TASK BRIEF:
Look for the line containing "nor4_4 | 1 | 0.0018" in the records below. Then output it and all the lines that follow, exactly and without any others.

══════════

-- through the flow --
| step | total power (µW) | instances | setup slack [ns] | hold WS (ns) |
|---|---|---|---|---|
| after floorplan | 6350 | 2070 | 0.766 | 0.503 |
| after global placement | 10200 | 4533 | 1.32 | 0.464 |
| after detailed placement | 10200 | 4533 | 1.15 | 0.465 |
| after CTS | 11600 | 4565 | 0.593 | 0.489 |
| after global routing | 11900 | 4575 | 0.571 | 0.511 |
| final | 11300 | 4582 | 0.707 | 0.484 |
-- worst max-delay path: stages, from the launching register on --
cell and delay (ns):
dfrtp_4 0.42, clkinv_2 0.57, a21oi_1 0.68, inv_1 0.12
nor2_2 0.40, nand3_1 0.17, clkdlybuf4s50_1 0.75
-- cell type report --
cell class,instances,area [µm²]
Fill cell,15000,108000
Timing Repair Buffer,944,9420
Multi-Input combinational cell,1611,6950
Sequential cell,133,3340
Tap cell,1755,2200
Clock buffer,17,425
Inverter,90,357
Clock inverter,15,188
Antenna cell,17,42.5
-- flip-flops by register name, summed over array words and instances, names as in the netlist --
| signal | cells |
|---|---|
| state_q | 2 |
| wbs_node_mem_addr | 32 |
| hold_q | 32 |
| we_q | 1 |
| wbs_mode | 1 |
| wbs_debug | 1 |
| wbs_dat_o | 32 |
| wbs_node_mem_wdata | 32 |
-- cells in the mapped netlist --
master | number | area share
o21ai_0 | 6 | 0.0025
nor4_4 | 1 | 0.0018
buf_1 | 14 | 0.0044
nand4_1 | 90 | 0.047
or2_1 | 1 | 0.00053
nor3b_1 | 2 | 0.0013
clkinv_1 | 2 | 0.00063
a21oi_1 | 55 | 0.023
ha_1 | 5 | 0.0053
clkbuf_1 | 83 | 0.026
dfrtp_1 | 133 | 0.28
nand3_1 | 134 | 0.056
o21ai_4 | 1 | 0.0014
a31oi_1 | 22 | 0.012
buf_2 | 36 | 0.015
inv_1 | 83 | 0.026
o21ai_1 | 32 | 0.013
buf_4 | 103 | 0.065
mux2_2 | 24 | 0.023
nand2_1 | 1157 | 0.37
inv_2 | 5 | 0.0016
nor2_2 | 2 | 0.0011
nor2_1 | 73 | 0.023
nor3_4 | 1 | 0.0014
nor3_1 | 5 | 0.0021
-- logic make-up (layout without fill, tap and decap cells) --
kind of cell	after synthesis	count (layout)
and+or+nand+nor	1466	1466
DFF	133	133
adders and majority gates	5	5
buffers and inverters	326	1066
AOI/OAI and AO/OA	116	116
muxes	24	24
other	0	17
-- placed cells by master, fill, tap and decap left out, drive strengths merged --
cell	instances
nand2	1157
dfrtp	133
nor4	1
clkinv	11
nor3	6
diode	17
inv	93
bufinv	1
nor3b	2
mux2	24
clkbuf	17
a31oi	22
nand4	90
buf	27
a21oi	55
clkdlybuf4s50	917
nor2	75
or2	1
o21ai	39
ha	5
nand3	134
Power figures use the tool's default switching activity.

══════════

SOLUTION TO THIS TASK:
nor4_4 | 1 | 0.0018
buf_1 | 14 | 0.0044
nand4_1 | 90 | 0.047
or2_1 | 1 | 0.00053
nor3b_1 | 2 | 0.0013
clkinv_1 | 2 | 0.00063
a21oi_1 | 55 | 0.023
ha_1 | 5 | 0.0053
clkbuf_1 | 83 | 0.026
dfrtp_1 | 133 | 0.28
nand3_1 | 134 | 0.056
o21ai_4 | 1 | 0.0014
a31oi_1 | 22 | 0.012
buf_2 | 36 | 0.015
inv_1 | 83 | 0.026
o21ai_1 | 32 | 0.013
buf_4 | 103 | 0.065
mux2_2 | 24 | 0.023
nand2_1 | 1157 | 0.37
inv_2 | 5 | 0.0016
nor2_2 | 2 | 0.0011
nor2_1 | 73 | 0.023
nor3_4 | 1 | 0.0014
nor3_1 | 5 | 0.0021
-- logic make-up (layout without fill, tap and decap cells) --
kind of cell	after synthesis	count (layout)
and+or+nand+nor	1466	1466
DFF	133	133
adders and majority gates	5	5
buffers and inverters	326	1066
AOI/OAI and AO/OA	116	116
muxes	24	24
other	0	17
-- placed cells by master, fill, tap and decap left out, drive strengths merged --
cell	instances
nand2	1157
dfrtp	133
nor4	1
clkinv	11
nor3	6
diode	17
inv	93
bufinv	1
nor3b	2
mux2	24
clkbuf	17
a31oi	22
nand4	90
buf	27
a21oi	55
clkdlybuf4s50	917
nor2	75
or2	1
o21ai	39
ha	5
nand3	134
Power figures use the tool's default switching activity.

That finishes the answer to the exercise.